Instructions to follow: What is needed here is an exact copy of every entry.

Data records:
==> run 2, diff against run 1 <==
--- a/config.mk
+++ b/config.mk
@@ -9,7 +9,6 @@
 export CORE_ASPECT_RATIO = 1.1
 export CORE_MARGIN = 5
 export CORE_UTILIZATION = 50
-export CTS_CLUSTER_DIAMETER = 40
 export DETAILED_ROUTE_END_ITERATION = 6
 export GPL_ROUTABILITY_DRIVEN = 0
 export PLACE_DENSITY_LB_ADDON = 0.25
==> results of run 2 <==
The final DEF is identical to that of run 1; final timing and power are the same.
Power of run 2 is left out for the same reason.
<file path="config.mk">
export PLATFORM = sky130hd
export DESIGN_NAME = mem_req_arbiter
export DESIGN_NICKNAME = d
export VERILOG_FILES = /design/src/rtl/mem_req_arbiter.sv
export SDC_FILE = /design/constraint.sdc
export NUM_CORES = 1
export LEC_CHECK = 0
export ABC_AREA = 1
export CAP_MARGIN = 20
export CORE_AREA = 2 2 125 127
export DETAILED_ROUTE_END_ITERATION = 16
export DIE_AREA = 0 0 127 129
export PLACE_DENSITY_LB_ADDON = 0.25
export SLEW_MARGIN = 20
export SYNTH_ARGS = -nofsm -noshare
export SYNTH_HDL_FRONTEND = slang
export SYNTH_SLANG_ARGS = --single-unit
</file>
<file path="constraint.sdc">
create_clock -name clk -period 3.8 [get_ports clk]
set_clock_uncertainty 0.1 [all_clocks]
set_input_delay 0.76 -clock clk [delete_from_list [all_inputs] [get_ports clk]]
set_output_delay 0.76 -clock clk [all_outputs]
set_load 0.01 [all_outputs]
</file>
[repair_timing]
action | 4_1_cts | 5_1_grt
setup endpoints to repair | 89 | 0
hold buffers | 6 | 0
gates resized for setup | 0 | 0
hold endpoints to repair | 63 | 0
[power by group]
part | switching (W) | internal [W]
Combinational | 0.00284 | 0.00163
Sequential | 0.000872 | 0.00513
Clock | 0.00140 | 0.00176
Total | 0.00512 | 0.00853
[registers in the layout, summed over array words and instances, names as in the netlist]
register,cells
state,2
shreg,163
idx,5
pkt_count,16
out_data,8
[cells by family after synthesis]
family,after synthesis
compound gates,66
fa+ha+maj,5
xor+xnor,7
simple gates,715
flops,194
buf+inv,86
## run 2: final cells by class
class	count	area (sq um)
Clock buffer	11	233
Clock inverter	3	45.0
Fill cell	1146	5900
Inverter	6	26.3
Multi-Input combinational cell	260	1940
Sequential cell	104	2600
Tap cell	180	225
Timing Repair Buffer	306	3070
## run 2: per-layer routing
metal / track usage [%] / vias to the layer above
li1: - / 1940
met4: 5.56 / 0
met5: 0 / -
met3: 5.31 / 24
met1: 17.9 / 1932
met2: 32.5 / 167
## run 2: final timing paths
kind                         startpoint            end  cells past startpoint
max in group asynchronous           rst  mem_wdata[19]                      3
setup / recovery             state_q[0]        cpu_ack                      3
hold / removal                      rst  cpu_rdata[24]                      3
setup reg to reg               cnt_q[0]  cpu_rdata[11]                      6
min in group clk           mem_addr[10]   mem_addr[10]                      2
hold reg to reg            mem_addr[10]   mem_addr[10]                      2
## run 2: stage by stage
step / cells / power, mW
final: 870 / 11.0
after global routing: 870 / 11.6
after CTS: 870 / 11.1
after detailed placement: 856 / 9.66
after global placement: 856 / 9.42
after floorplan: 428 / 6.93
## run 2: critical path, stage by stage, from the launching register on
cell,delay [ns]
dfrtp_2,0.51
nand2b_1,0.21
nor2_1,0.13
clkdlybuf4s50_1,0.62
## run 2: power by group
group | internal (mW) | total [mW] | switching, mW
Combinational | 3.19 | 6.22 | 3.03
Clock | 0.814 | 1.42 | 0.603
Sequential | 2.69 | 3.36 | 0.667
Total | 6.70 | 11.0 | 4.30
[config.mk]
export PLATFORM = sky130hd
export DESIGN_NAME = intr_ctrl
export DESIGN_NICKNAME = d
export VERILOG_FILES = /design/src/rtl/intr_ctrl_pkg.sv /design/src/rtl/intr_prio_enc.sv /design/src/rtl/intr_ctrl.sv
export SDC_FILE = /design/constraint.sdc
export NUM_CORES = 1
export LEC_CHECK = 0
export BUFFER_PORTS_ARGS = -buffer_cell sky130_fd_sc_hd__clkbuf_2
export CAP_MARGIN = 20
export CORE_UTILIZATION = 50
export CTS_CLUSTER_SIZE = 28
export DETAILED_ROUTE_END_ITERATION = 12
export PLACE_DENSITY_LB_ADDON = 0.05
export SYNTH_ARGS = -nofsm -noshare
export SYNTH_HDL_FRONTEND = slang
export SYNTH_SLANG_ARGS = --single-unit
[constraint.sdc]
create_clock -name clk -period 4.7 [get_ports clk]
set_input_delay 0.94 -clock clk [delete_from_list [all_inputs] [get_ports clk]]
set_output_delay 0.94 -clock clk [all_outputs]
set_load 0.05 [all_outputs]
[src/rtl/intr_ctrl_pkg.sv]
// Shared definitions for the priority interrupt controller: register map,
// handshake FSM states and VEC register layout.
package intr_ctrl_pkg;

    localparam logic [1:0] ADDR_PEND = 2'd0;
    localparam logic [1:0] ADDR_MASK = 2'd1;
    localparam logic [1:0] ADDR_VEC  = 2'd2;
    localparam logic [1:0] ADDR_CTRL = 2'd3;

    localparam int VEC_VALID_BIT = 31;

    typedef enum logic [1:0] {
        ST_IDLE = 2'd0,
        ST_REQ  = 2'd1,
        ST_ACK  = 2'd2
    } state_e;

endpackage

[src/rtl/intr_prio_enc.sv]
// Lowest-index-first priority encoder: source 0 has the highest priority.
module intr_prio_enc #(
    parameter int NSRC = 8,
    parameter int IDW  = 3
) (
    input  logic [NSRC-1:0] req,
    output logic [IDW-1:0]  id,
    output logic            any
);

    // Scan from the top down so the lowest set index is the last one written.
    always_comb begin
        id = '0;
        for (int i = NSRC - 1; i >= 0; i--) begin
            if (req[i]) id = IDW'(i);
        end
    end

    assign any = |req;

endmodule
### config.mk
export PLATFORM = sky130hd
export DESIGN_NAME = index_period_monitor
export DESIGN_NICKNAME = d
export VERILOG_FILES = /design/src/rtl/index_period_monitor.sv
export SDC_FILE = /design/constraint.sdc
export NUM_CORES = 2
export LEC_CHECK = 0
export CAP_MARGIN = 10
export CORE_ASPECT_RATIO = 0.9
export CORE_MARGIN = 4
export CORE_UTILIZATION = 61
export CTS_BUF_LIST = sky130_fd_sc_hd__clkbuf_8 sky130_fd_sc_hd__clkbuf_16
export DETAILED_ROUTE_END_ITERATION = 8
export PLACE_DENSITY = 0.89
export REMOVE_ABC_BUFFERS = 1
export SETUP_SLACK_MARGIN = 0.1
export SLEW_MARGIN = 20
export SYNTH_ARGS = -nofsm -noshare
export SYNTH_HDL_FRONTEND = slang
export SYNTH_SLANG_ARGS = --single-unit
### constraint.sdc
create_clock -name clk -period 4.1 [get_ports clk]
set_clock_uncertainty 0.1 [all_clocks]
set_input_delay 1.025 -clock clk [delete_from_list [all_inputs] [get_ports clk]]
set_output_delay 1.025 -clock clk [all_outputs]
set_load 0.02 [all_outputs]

Result:
==> run 2, diff against run 1 <==
--- a/config.mk
+++ b/config.mk
@@ -9,7 +9,6 @@
 export CORE_ASPECT_RATIO = 1.1
 export CORE_MARGIN = 5
 export CORE_UTILIZATION = 50
-export CTS_CLUSTER_DIAMETER = 40
 export DETAILED_ROUTE_END_ITERATION = 6
 export GPL_ROUTABILITY_DRIVEN = 0
 export PLACE_DENSITY_LB_ADDON = 0.25
==> results of run 2 <==
The final DEF is identical to that of run 1; final timing and power are the same.
Power of run 2 is left out for the same reason.
<file path="config.mk">
export PLATFORM = sky130hd
export DESIGN_NAME = mem_req_arbiter
export DESIGN_NICKNAME = d
export VERILOG_FILES = /design/src/rtl/mem_req_arbiter.sv
export SDC_FILE = /design/constraint.sdc
export NUM_CORES = 1
export LEC_CHECK = 0
export ABC_AREA = 1
export CAP_MARGIN = 20
export CORE_AREA = 2 2 125 127
export DETAILED_ROUTE_END_ITERATION = 16
export DIE_AREA = 0 0 127 129
export PLACE_DENSITY_LB_ADDON = 0.25
export SLEW_MARGIN = 20
export SYNTH_ARGS = -nofsm -noshare
export SYNTH_HDL_FRONTEND = slang
export SYNTH_SLANG_ARGS = --single-unit
</file>
<file path="constraint.sdc">
create_clock -name clk -period 3.8 [get_ports clk]
set_clock_uncertainty 0.1 [all_clocks]
set_input_delay 0.76 -clock clk [delete_from_list [all_inputs] [get_ports clk]]
set_output_delay 0.76 -clock clk [all_outputs]
set_load 0.01 [all_outputs]
</file>
[repair_timing]
action | 4_1_cts | 5_1_grt
setup endpoints to repair | 89 | 0
hold buffers | 6 | 0
gates resized for setup | 0 | 0
hold endpoints to repair | 63 | 0
[power by group]
part | switching (W) | internal [W]
Combinational | 0.00284 | 0.00163
Sequential | 0.000872 | 0.00513
Clock | 0.00140 | 0.00176
Total | 0.00512 | 0.00853
[registers in the layout, summed over array words and instances, names as in the netlist]
register,cells
state,2
shreg,163
idx,5
pkt_count,16
out_data,8
[cells by family after synthesis]
family,after synthesis
compound gates,66
fa+ha+maj,5
xor+xnor,7
simple gates,715
flops,194
buf+inv,86
## run 2: final cells by class
class	count	area (sq um)
Clock buffer	11	233
Clock inverter	3	45.0
Fill cell	1146	5900
Inverter	6	26.3
Multi-Input combinational cell	260	1940
Sequential cell	104	2600
Tap cell	180	225
Timing Repair Buffer	306	3070
## run 2: per-layer routing
metal / track usage [%] / vias to the layer above
li1: - / 1940
met4: 5.56 / 0
met5: 0 / -
met3: 5.31 / 24
met1: 17.9 / 1932
met2: 32.5 / 167
## run 2: final timing paths
kind                         startpoint            end  cells past startpoint
max in group asynchronous           rst  mem_wdata[19]                      3
setup / recovery             state_q[0]        cpu_ack                      3
hold / removal                      rst  cpu_rdata[24]                      3
setup reg to reg               cnt_q[0]  cpu_rdata[11]                      6
min in group clk           mem_addr[10]   mem_addr[10]                      2
hold reg to reg            mem_addr[10]   mem_addr[10]                      2
## run 2: stage by stage
step / cells / power, mW
final: 870 / 11.0
after global routing: 870 / 11.6
after CTS: 870 / 11.1
after detailed placement: 856 / 9.66
after global placement: 856 / 9.42
after floorplan: 428 / 6.93
## run 2: critical path, stage by stage, from the launching register on
cell,delay [ns]
dfrtp_2,0.51
nand2b_1,0.21
nor2_1,0.13
clkdlybuf4s50_1,0.62
## run 2: power by group
group | internal (mW) | total [mW] | switching, mW
Combinational | 3.19 | 6.22 | 3.03
Clock | 0.814 | 1.42 | 0.603
Sequential | 2.69 | 3.36 | 0.667
Total | 6.70 | 11.0 | 4.30
[config.mk]
export PLATFORM = sky130hd
export DESIGN_NAME = intr_ctrl
export DESIGN_NICKNAME = d
export VERILOG_FILES = /design/src/rtl/intr_ctrl_pkg.sv /design/src/rtl/intr_prio_enc.sv /design/src/rtl/intr_ctrl.sv
export SDC_FILE = /design/constraint.sdc
export NUM_CORES = 1
export LEC_CHECK = 0
export BUFFER_PORTS_ARGS = -buffer_cell sky130_fd_sc_hd__clkbuf_2
export CAP_MARGIN = 20
export CORE_UTILIZATION = 50
export CTS_CLUSTER_SIZE = 28
export DETAILED_ROUTE_END_ITERATION = 12
export PLACE_DENSITY_LB_ADDON = 0.05
export SYNTH_ARGS = -nofsm -noshare
export SYNTH_HDL_FRONTEND = slang
export SYNTH_SLANG_ARGS = --single-unit
[constraint.sdc]
create_clock -name clk -period 4.7 [get_ports clk]
set_input_delay 0.94 -clock clk [delete_from_list [all_inputs] [get_ports clk]]
set_output_delay 0.94 -clock clk [all_outputs]
set_load 0.05 [all_outputs]
[src/rtl/intr_ctrl_pkg.sv]
// Shared definitions for the priority interrupt controller: register map,
// handshake FSM states and VEC register layout.
package intr_ctrl_pkg;

    localparam logic [1:0] ADDR_PEND = 2'd0;
    localparam logic [1:0] ADDR_MASK = 2'd1;
    localparam logic [1:0] ADDR_VEC  = 2'd2;
    localparam logic [1:0] ADDR_CTRL = 2'd3;

    localparam int VEC_VALID_BIT = 31;

    typedef enum logic [1:0] {
        ST_IDLE = 2'd0,
        ST_REQ  = 2'd1,
        ST_ACK  = 2'd2
    } state_e;

endpackage

[src/rtl/intr_prio_enc.sv]
// Lowest-index-first priority encoder: source 0 has the highest priority.
module intr_prio_enc #(
    parameter int NSRC = 8,
    parameter int IDW  = 3
) (
    input  logic [NSRC-1:0] req,
    output logic [IDW-1:0]  id,
    output logic            any
);

    // Scan from the top down so the lowest set index is the last one written.
    always_comb begin
        id = '0;
        for (int i = NSRC - 1; i >= 0; i--) begin
            if (req[i]) id = IDW'(i);
        end
    end

    assign any = |req;

endmodule
### config.mk
export PLATFORM = sky130hd
export DESIGN_NAME = index_period_monitor
export DESIGN_NICKNAME = d
export VERILOG_FILES = /design/src/rtl/index_period_monitor.sv
export SDC_FILE = /design/constraint.sdc
export NUM_CORES = 2
export LEC_CHECK = 0
export CAP_MARGIN = 10
export CORE_ASPECT_RATIO = 0.9
export CORE_MARGIN = 4
export CORE_UTILIZATION = 61
export CTS_BUF_LIST = sky130_fd_sc_hd__clkbuf_8 sky130_fd_sc_hd__clkbuf_16
export DETAILED_ROUTE_END_ITERATION = 8
export PLACE_DENSITY = 0.89
export REMOVE_ABC_BUFFERS = 1
export SETUP_SLACK_MARGIN = 0.1
export SLEW_MARGIN = 20
export SYNTH_ARGS = -nofsm -noshare
export SYNTH_HDL_FRONTEND = slang
export SYNTH_SLANG_ARGS = --single-unit
### constraint.sdc
create_clock -name clk -period 4.1 [get_ports clk]
set_clock_uncertainty 0.1 [all_clocks]
set_input_delay 1.025 -clock clk [delete_from_list [all_inputs] [get_ports clk]]
set_output_delay 1.025 -clock clk [all_outputs]
set_load 0.02 [all_outputs]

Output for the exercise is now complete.